YOUR TASK: Of the lines in the data below, write out exactly those from the one holding "export MAX_ROUTING_LAYER = met4" through the one holding "frame polarity invertible", both included.

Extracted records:

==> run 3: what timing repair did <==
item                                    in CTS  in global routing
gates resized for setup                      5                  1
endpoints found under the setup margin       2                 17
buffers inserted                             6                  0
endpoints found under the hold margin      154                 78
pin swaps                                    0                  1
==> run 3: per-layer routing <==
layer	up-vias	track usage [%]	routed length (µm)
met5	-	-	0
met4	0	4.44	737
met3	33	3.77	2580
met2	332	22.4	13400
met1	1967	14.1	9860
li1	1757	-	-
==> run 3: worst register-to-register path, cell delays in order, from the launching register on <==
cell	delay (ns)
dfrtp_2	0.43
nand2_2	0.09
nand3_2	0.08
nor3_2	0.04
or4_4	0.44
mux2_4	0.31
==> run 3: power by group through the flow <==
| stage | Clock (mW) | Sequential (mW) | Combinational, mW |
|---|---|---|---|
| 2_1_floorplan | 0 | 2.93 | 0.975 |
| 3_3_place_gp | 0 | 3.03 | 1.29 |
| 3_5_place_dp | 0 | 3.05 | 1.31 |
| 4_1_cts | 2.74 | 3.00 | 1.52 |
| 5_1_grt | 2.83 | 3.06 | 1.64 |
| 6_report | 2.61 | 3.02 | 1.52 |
## config.mk

```make
export PLATFORM = sky130hd
export DESIGN_NAME = oamd_decoder
export DESIGN_NICKNAME = d
export VERILOG_FILES = /design/src/core/oamd_pkg.sv /design/src/core/oamd_decoder.sv
export SDC_FILE = /design/constraint.sdc
export NUM_CORES = 1
export LEC_CHECK = 0
export BUFFER_PORTS_ARGS = -buffer_cell sky130_fd_sc_hd__buf_2
export CAP_MARGIN = 5
export CORE_MARGIN = 3
export CORE_UTILIZATION = 45
export CTS_CLUSTER_DIAMETER = 40
export DETAILED_ROUTE_END_ITERATION = 8
export PLACE_DENSITY = 0.66
export SLEW_MARGIN = 20
export SYNTH_ARGS = -nofsm -noshare
export SYNTH_HDL_FRONTEND = slang
export SYNTH_SLANG_ARGS = --single-unit
```

## constraint.sdc

```tcl
create_clock -name i_clk -period 3.9 [get_ports i_clk]
set_input_delay 0.39 -clock i_clk [delete_from_list [all_inputs] [get_ports i_clk]]
set_output_delay 0.39 -clock i_clk [all_outputs]
set_load 0.005 [all_outputs]
```
==> config.mk <==
export PLATFORM = sky130hd
export DESIGN_NAME = arp_readout
export DESIGN_NICKNAME = d
export VERILOG_FILES = /design/src/arp_pkg.sv /design/src/arp_fifo.sv /design/src/arp_conv.sv /design/src/arp_readout.sv
export VERILOG_INCLUDE_DIRS = /design/src /design/src/src
export SDC_FILE = /design/constraint.sdc
export NUM_CORES = 1
export LEC_CHECK = 0
export BUFFER_PORTS_ARGS = -buffer_cell sky130_fd_sc_hd__buf_2
export CAP_MARGIN = 20
export CORE_MARGIN = 5
export CORE_UTILIZATION = 55
export CTS_CLUSTER_DIAMETER = 60
export CTS_CLUSTER_SIZE = 20
export DETAILED_ROUTE_END_ITERATION = 8
export MAX_ROUTING_LAYER = met4
export PLACE_DENSITY = 0.76
export SLEW_MARGIN = 0
export SYNTH_ARGS = -nofsm -noshare
export SYNTH_HDL_FRONTEND = slang
export SYNTH_SLANG_ARGS = --single-unit
==> constraint.sdc <==
create_clock -name clk -period 3.49 [get_ports clk]
set_clock_uncertainty 0.05 [all_clocks]
set_input_delay 0.349 -clock clk [delete_from_list [all_inputs] [get_ports clk]]
set_output_delay 0.349 -clock clk [all_outputs]
set_load 0.02 [all_outputs]
==> src/arp_params.svh <==
// constants of the conversion result readout port
// Behaviour
// - outputs high impedance unless select and read low
// - output code selectable except full-width parallel
// - parallel bus width of 18, 16 or 8
// - both bus config bits high select serial
// - eighteen bits shifted out, msb first
// - serial bit stable across both clock edges
// - master mode drives shift clock and frame
// - master clock and frame polarity invertible
// - read timing picks after or during conversion
// - master read-after keeps busy until shifted
// - divider input slows generated shift clock
// - slave shifts only while select, read low
// - slave clock continuous or gated, either idle
// - slave read after busy falls, 40 MHz
// - daisy chain only when reading after conversion
// - chain input taken on the opposite edge
// - incomplete read during conversion flags overrun
// - read may run into the next conversion
// - started conversion cannot be aborted or restarted
// - start held low restarts conversions automatically
`ifndef ARP_PARAMS_SVH
`define ARP_PARAMS_SVH

`define ARP_RES_W          18
`define ARP_MSB            17
`define ARP_HI16_LSB       2
`define ARP_HI8_LSB        10
`define ARP_LAST_BIT       5'h11
`define ARP_BIT_FULL       5'h12
`define ARP_PTR_LAST16     2'h1
`define ARP_PTR_LAST8      2'h2
`define ARP_CLK_PERIOD_NS  5
`define ARP_CONV_TIME_NS   8000
`define ARP_CONV_CYC       ((`ARP_CONV_TIME_NS + `ARP_CLK_PERIOD_NS - 1) / `ARP_CLK_PERIOD_NS)
`define ARP_SCLK_PHASE_NS  10
`define ARP_SCLK_PHASE_CYC (`ARP_SCLK_PHASE_NS / `ARP_CLK_PERIOD_NS)
`define ARP_SCLK_DIV       4
`define ARP_FIFO_DEPTH     8

`endif

==> src/arp_pkg.sv <==
// types shared by the readout port modules
package arp_pkg;
	typedef enum logic [1:0] {
		ARP_BUS18  = 2'h0,
		ARP_BUS16  = 2'h1,
		ARP_BUS8   = 2'h2,
		ARP_SERIAL = 2'h3
	} arp_bus_t;

	typedef enum logic [1:0] {
		ARP_M_IDLE = 2'h0,
		ARP_M_SET  = 2'h1,
		ARP_M_HI   = 2'h3,
		ARP_M_LO   = 2'h2
	} arp_mst_t;
endpackage

==> src/arp_fifo.sv <==
// sample fifo between the converter core and the result register
`timescale 1ns/1ps
`default_nettype none
module arp_fifo #(
	parameter int W     = 18,
	parameter int DEPTH = 8
) (
	// clock and reset
	input  wire logic         clk,
	input  wire logic         resetn,
	// fill side
	input  wire logic         in_valid,
	output logic              in_ready,
	input  wire logic [W-1:0] in_data,
	// drain side
	output logic              out_valid,
	input  wire logic         out_ready,
	output logic [W-1:0]      out_data
);
	localparam int AW = $clog2(DEPTH);
	localparam int CW = AW + 1;

	if (DEPTH < 2 || (1 << AW) != DEPTH || W < 1) begin : g_chk
		$error("fifo depth must be a power of two, at least 2");
	end

	logic [W-1:0]  mem [DEPTH];
	logic [AW-1:0] wp_r, wp_nxt, rp_r, rp_nxt;
	logic [CW-1:0] cnt_r, cnt_nxt;
	logic          rdy_r, rdy_nxt, vld_r, vld_nxt;
	logic          push, pop;

	assign push      = in_valid && rdy_r;
	assign pop       = out_ready && vld_r;
	assign in_ready  = rdy_r;
	assign out_valid = vld_r;
	assign out_data  = mem[rp_r];

	always_comb begin
		wp_nxt  = push ? wp_r + AW'(1) : wp_r;
		rp_nxt  = pop ? rp_r + AW'(1) : rp_r;
		cnt_nxt = cnt_r + CW'(push) - CW'(pop);
		// flags registered so both handshakes come from flops
		rdy_nxt = cnt_nxt != CW'(DEPTH);
		vld_nxt = cnt_nxt != CW'(0);
	end

	always_ff @(posedge clk or negedge resetn) begin
		if (!resetn) begin
			wp_r  <= '0;
			rp_r  <= '0;
			cnt_r <= '0;
			rdy_r <= 1'b0;
			vld_r <= 1'b0;
		end else begin
			wp_r  <= wp_nxt;
			rp_r  <= rp_nxt;
			cnt_r <= cnt_nxt;
			rdy_r <= rdy_nxt;
			vld_r <= vld_nxt;
		end
	end

	always_ff @(posedge clk) begin
		if (push)
			mem[wp_r] <= in_data;
	end
endmodule
`default_nettype wire

==> src/arp_conv.sv <==
// conversion timer: start, busy and completion of one conversion
`timescale 1ns/1ps
`default_nettype none
`include "arp_params.svh"
module arp_conv #(
	parameter int CONV_CYC = `ARP_CONV_CYC
) (
	// clock and reset
	input  wire logic clk,
	input  wire logic resetn,
	// control
	input  wire logic convert_start_n,
	input  wire logic power_down_input,
	input  wire logic hold,
	// status
	output logic      busy,
	output logic      start,
	output logic      done
);
	localparam int CW = $clog2(CONV_CYC + 1);

	if (CONV_CYC < 4) begin : g_chk
		$error("conversion must last at least four cycles");
	end

	logic [CW-1:0] cnt_r, cnt_nxt;
	logic          busy_r, busy_nxt;

	// power-down only blocks new starts, never a running one
	assign start = !busy_r && !hold && !convert_start_n
		&& !power_down_input;
	assign done  = busy_r && cnt_r == CW'(1);
	assign busy  = busy_r;

	always_comb begin
		cnt_nxt  = cnt_r;
		busy_nxt = busy_r;
		if (start) begin
			cnt_nxt  = CW'(CONV_CYC);
			busy_nxt = 1'b1;
		end else if (busy_r) begin
			cnt_nxt = cnt_r - CW'(1);
			if (done)
				busy_nxt = 1'b0;
		end
	end

	always_ff @(posedge clk or negedge resetn) begin
		if (!resetn) begin
			cnt_r  <= '0;
			busy_r <= 1'b0;
		end else begin
			cnt_r  <= cnt_nxt;
			busy_r <= busy_nxt;
		end
	end

	a_no_abort:
	assert property (@(posedge clk) disable iff (!resetn)
		(busy_r && !done) |=> busy_r && !start)
	else $error("conversion ended early");

	a_auto_start:
	assert property (@(posedge clk) disable iff (!resetn)
		(!busy_r && !hold && !convert_start_n && !power_down_input)
		|=> busy_r && cnt_r == CW'(CONV_CYC))
	else $error("held start did not begin a conversion");
endmodule
`default_nettype wire

==> src/arp_readout.sv <==
// result readout port: parallel bus, master and slave serial
`timescale 1ns/1ps
`default_nettype none
`include "arp_params.svh"
module arp_readout
	import arp_pkg::*;
#(
	parameter int CONV_CYC   = `ARP_CONV_CYC,
	parameter int SCLK_PHASE = `ARP_SCLK_PHASE_CYC,
	parameter int SCLK_DIV   = `ARP_SCLK_DIV
) (
	// clock and reset
	input  wire logic                  clk,
	input  wire logic                  resetn,
	// sample source
	input  wire logic [`ARP_MSB:0]     smp_data,
	input  wire logic                  smp_valid,
	output logic                       smp_ready,
	// conversion control
	input  wire logic                  convert_start_n,
	input  wire logic                  power_down_input,
	output logic                       busy,
	// configuration
	input  wire logic                  bus_cfg_bit0,
	input  wire logic                  bus_cfg_bit1,
	input  wire logic                  output_code_select,
	input  wire logic                  clock_source_select,
	input  wire logic                  read_timing_or_chain_input,
	input  wire logic                  shift_clock_divider,
	input  wire logic                  sclk_invert,
	input  wire logic                  sync_invert,
	// data bus
	input  wire logic                  cs_n,
	input  wire logic                  rd_n,
	output logic [`ARP_MSB:0]          data_out,
	output logic                       data_oe,
	output logic                       serial_result_out,
	// serial clock and frame
	input  wire logic                  sclk_in,
	output logic                       sclk_out,
	output logic                       sclk_oe,
	output logic                       sync_out,
	output logic                       read_overrun_flag
);
	localparam int PW = $clog2(SCLK_PHASE * SCLK_DIV + 1);

	if (SCLK_PHASE < 1 || SCLK_DIV < 2 || CONV_CYC < 4) begin : g_chk
		$error("unsupported shift clock or conversion timing");
	end

	function automatic logic [`ARP_MSB:0] arp_code(
		input logic [`ARP_MSB:0] raw,
		input logic              ob,
		input arp_bus_t          m);
		arp_code = raw;
		if (m != ARP_BUS18 && ob)
			arp_code[`ARP_MSB] = ~raw[`ARP_MSB];
	endfunction

	function automatic logic [`ARP_MSB:0] arp_word(
		input logic [`ARP_MSB:0] w,
		input arp_bus_t          m,
		input logic [1:0]        p);
		arp_word = w;
		if (m == ARP_BUS16)
			arp_word = (p == 2'h0) ? `ARP_RES_W'(w >> `ARP_HI16_LSB)
				: `ARP_RES_W'(w[`ARP_HI16_LSB-1:0]);
		else if (m == ARP_BUS8)
			case (p)
			2'h0: arp_word = `ARP_RES_W'(w >> `ARP_HI8_LSB);
			2'h1: arp_word = `ARP_RES_W'(w[`ARP_HI8_LSB-1:`ARP_HI16_LSB]);
			default: arp_word = `ARP_RES_W'(w[`ARP_HI16_LSB-1:0]);
			endcase
	endfunction

	arp_bus_t          bmode;
	logic              ser, mst, slv, par, rdc, sel;
	logic              conv_busy, conv_start, conv_end;
	logic              f_vld;
	logic [`ARP_MSB:0] f_data, cw;

	assign bmode = arp_bus_t'({bus_cfg_bit1, bus_cfg_bit0});
	assign ser = bmode == ARP_SERIAL;
	assign par = !ser;
	assign mst = ser && !clock_source_select;
	assign slv = ser && clock_source_select;
	assign rdc = read_timing_or_chain_input;
	assign sel = !cs_n && !rd_n;

	arp_fifo #(.W(`ARP_RES_W), .DEPTH(`ARP_FIFO_DEPTH)) u_fifo (
		.clk       (clk),
		.resetn    (resetn),
		.in_valid  (smp_valid),
		.in_ready  (smp_ready),
		.in_data   (smp_data),
		.out_valid (f_vld),
		.out_ready (conv_end),
		.out_data  (f_data)
	);

	logic hold_r, hold_nxt;

	arp_conv #(.CONV_CYC(CONV_CYC)) u_conv (
		.clk              (clk),
		.resetn           (resetn),
		.convert_start_n  (convert_start_n),
		.power_down_input (power_down_input),
		.hold             (hold_r),
		.busy             (conv_busy),
		.start            (conv_start),
		.done             (conv_end)
	);

	// result register: an empty fifo leaves the old result in place
	logic [`ARP_MSB:0] res_r, res_nxt;
	logic              ld_r;

	always_comb begin
		res_nxt = res_r;
		if (conv_end && f_vld)
			res_nxt = f_data;
	end

	always_ff @(posedge clk or negedge resetn) begin
		if (!resetn) begin
			res_r <= '0;
			ld_r  <= 1'b0;
		end else begin
			res_r <= res_nxt;
			ld_r  <= conv_end;
		end
	end

	assign cw = arp_code(res_r, output_code_select, bmode);

	// master shifter: set, high, low phases keep data stable round
	// both clock edges at the cost of a three-phase bit period
	arp_mst_t      m_st_r, m_st_nxt;
	logic [PW-1:0] ph_r, ph_nxt, per;
	logic [4:0]    bit_r, bit_nxt;
	logic          m_div_r, m_div_nxt, ph_end, m_go, m_shift;

	assign per = m_div_r ? PW'(SCLK_PHASE * SCLK_DIV)
		: PW'(SCLK_PHASE);
	assign ph_end = ph_r == per - PW'(1);
	assign m_go = mst && (rdc ? conv_start : ld_r);

	always_comb begin
		m_st_nxt  = m_st_r;
		ph_nxt    = ph_r;
		bit_nxt   = bit_r;
		m_div_nxt = m_div_r;
		hold_nxt  = hold_r;
		m_shift   = 1'b0;
		if (conv_end && mst && !rdc)
			hold_nxt = 1'b1;
		if (!mst)
			hold_nxt = 1'b0;
		if (m_st_r != ARP_M_IDLE)
			ph_nxt = ph_end ? PW'(0) : ph_r + PW'(1);
		case (m_st_r)
		ARP_M_IDLE: begin
			if (m_go) begin
				m_st_nxt  = ARP_M_SET;
				ph_nxt    = PW'(0);
				bit_nxt   = 5'h0;
				m_div_nxt = shift_clock_divider;
			end
		end
		ARP_M_SET: if (ph_end) m_st_nxt = ARP_M_HI;
		ARP_M_HI: if (ph_end) m_st_nxt = ARP_M_LO;
		ARP_M_LO: begin
			if (ph_end) begin
				if (bit_r == `ARP_LAST_BIT) begin
					m_st_nxt = ARP_M_IDLE;
					hold_nxt = 1'b0;
				end else begin
					m_st_nxt = ARP_M_SET;
					bit_nxt  = bit_r + 5'h1;
					m_shift  = 1'b1;
				end
			end
		end
		default: m_st_nxt = ARP_M_IDLE;
		endcase
	end

	always_ff @(posedge clk or negedge resetn) begin
		if (!resetn) begin
			m_st_r  <= ARP_M_IDLE;
			ph_r    <= '0;
			bit_r   <= 5'h0;
			m_div_r <= 1'b0;
			hold_r  <= 1'b0;
		end else begin
			m_st_r  <= m_st_nxt;
			ph_r    <= ph_nxt;
			bit_r   <= bit_nxt;
			m_div_r <= m_div_nxt;
			hold_r  <= hold_nxt;
		end
	end

	// slave side: edges of the host clock, gated by select and read
	logic       sclk_prev_r, armed_r, arm_nxt, chain_r, chain_nxt;
	// no edge until one real sample: an idle-high clock at reset
	// release would otherwise look like a rise and arm a false read
	logic       sclk_seen_r;
	logic       rise, fall, s_shift, ovr_nxt;
	logic [4:0] cnt_r, cnt_nxt;

	assign rise = slv && sel && sclk_seen_r
		&& sclk_in && !sclk_prev_r;
	assign fall = slv && sel && sclk_seen_r
		&& !sclk_in && sclk_prev_r;

	always_comb begin
		arm_nxt   = armed_r;
		chain_nxt = chain_r;
		cnt_nxt   = cnt_r;
		s_shift   = 1'b0;
		if (rise) begin
			arm_nxt   = 1'b1;
			// chain input sampled on the non-shifting edge
			chain_nxt = !conv_busy && rdc;
			if (cnt_r != `ARP_BIT_FULL)
				cnt_nxt = cnt_r + 5'h1;
		end
		// a falling edge with no rise before it is an idle-high start
		if (fall && armed_r) begin
			arm_nxt = 1'b0;
			s_shift = 1'b1;
		end
		// reload only at completion lets a late read run on
		if (ld_r && slv) begin
			cnt_nxt = 5'h0;
			arm_nxt = 1'b0;
		end
		ovr_nxt = slv && conv_end && cnt_r != 5'h0
			&& cnt_r < `ARP_BIT_FULL;
	end

	// shared output shift register
	logic [`ARP_MSB:0] sh_r, sh_nxt;

	always_comb begin
		sh_nxt = sh_r;
		if ((slv && ld_r) || m_go)
			sh_nxt = cw;
		else if (m_shift)
			sh_nxt = {sh_r[`ARP_MSB-1:0], 1'b0};
		else if (s_shift)
			sh_nxt = {sh_r[`ARP_MSB-1:0], chain_r};
	end

	// parallel word pointer steps on each end of read
	logic       rd_prev_r, rd_rise;
	logic [1:0] ptr_r, ptr_nxt, ptr_last;

	assign rd_rise = par && !cs_n && rd_n && !rd_prev_r;
	assign ptr_last = (bmode == ARP_BUS8) ? `ARP_PTR_LAST8
		: (bmode == ARP_BUS16) ? `ARP_PTR_LAST16 : 2'h0;

	always_comb begin
		ptr_nxt = ptr_r;
		if (ld_r)
			ptr_nxt = 2'h0;
		else if (rd_rise)
			ptr_nxt = (ptr_r >= ptr_last) ? 2'h0 : ptr_r + 2'h1;
	end

	logic [`ARP_MSB:0] dout_r, dout_nxt;
	logic oe_r, oe_nxt, sdo_r, sdo_nxt, sck_r, sck_nxt, sck_oe_r;
	logic sck_oe_nxt, sync_r, sync_nxt, busy_r, busy_nxt, ovr_r;

	always_comb begin
		oe_nxt     = sel;
		dout_nxt   = par ? arp_word(cw, bmode, ptr_nxt) : '0;
		sdo_nxt    = sh_nxt[`ARP_MSB];
		sck_nxt    = (m_st_nxt == ARP_M_HI) ^ sclk_invert;
		sck_oe_nxt = mst && sel;
		sync_nxt   = (m_st_nxt != ARP_M_IDLE) ^ sync_invert;
		busy_nxt   = conv_busy || hold_nxt;
	end

	always_ff @(posedge clk or negedge resetn) begin
		if (!resetn) begin
			sclk_prev_r <= 1'b0;
			sclk_seen_r <= 1'b0;
			armed_r     <= 1'b0;
			chain_r     <= 1'b0;
			cnt_r       <= 5'h0;
			sh_r        <= '0;
			rd_prev_r   <= 1'b1;
			ptr_r       <= 2'h0;
			dout_r      <= '0;
			oe_r        <= 1'b0;
			sdo_r       <= 1'b0;
			sck_r       <= 1'b0;
			sck_oe_r    <= 1'b0;
			sync_r      <= 1'b0;
			busy_r      <= 1'b0;
			ovr_r       <= 1'b0;
		end else begin
			sclk_prev_r <= sclk_in;
			sclk_seen_r <= 1'b1;
			armed_r     <= arm_nxt;
			chain_r     <= chain_nxt;
			cnt_r       <= cnt_nxt;
			sh_r        <= sh_nxt;
			rd_prev_r   <= rd_n;
			ptr_r       <= ptr_nxt;
			dout_r      <= dout_nxt;
			oe_r        <= oe_nxt;
			sdo_r       <= sdo_nxt;
			sck_r       <= sck_nxt;
			sck_oe_r    <= sck_oe_nxt;
			sync_r      <= sync_nxt;
			busy_r      <= busy_nxt;
			ovr_r       <= ovr_nxt;
		end
	end

	assign data_out          = dout_r;
	assign data_oe           = oe_r;
	assign serial_result_out = sdo_r;
	assign sclk_out          = sck_r;
	assign sclk_oe           = sck_oe_r;
	assign sync_out          = sync_r;
	assign busy              = busy_r;
	assign read_overrun_flag = ovr_r;

	a_hiz_desel:
	assert property (@(posedge clk) disable iff (!resetn)
		(cs_n || rd_n) |=> !data_oe && !sclk_oe)
	else $error("outputs driven while deselected");

	a_code_flip:
	assert property (@(posedge clk) disable iff (!resetn)
		(bmode != ARP_BUS18) |-> (cw[`ARP_MSB] != res_r[`ARP_MSB])
			== output_code_select)
	else $error("output code select not applied");

	a_byte_wrap:
	assert property (@(posedge clk) disable iff (!resetn)
		(rd_rise && !ld_r && bmode == ARP_BUS8
			&& ptr_r == `ARP_PTR_LAST8) |=> ptr_r == 2'h0)
	else $error("byte pointer did not wrap after third byte");

	a_last_bit:
	assert property (@(posedge clk) disable iff (!resetn)
		(m_st_r == ARP_M_LO && ph_end && bit_r == `ARP_LAST_BIT)
		|=> m_st_r == ARP_M_IDLE && !hold_r)
	else $error("master frame not closed after last bit");

	a_div_phase:
	assert property (@(posedge clk) disable iff (!resetn)
		($rose(m_st_r == ARP_M_HI) && m_div_r)
		|-> (m_st_r == ARP_M_HI)[*8] ##1 (m_st_r == ARP_M_LO))
	else $error("divided clock high phase has wrong length");

	a_busy_hold:
	assert property (@(posedge clk) disable iff (!resetn)
		hold_r |-> busy && !u_conv.start)
	else $error("busy fell before master shift completed");

	a_chain_off:
	assert property (@(posedge clk) disable iff (!resetn)
		(rise && conv_busy) |=> !chain_r)
	else $error("chain input taken during conversion");

	a_chain_shift:
	assert property (@(posedge clk) disable iff (!resetn)
		(fall && armed_r && !ld_r && !m_go)
		|=> sh_r[0] == $past(chain_r))
	else $error("chain bit not shifted in on falling edge");

	a_overrun:
	assert property (@(posedge clk) disable iff (!resetn)
		(slv && conv_end && cnt_r != 5'h0 && cnt_r < `ARP_BIT_FULL)
		|=> read_overrun_flag ##1 !read_overrun_flag)
	else $error("incomplete read not flagged as overrun");
endmodule
`default_nettype wire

TASK ANSWER:
export MAX_ROUTING_LAYER = met4
export PLACE_DENSITY = 0.76
export SLEW_MARGIN = 0
export SYNTH_ARGS = -nofsm -noshare
export SYNTH_HDL_FRONTEND = slang
export SYNTH_SLANG_ARGS = --single-unit
==> constraint.sdc <==
create_clock -name clk -period 3.49 [get_ports clk]
set_clock_uncertainty 0.05 [all_clocks]
set_input_delay 0.349 -clock clk [delete_from_list [all_inputs] [get_ports clk]]
set_output_delay 0.349 -clock clk [all_outputs]
set_load 0.02 [all_outputs]
==> src/arp_params.svh <==
// constants of the conversion result readout port
// Behaviour
// - outputs high impedance unless select and read low
// - output code selectable except full-width parallel
// - parallel bus width of 18, 16 or 8
// - both bus config bits high select serial
// - eighteen bits shifted out, msb first
// - serial bit stable across both clock edges
// - master mode drives shift clock and frame
// - master clock and frame polarity invertible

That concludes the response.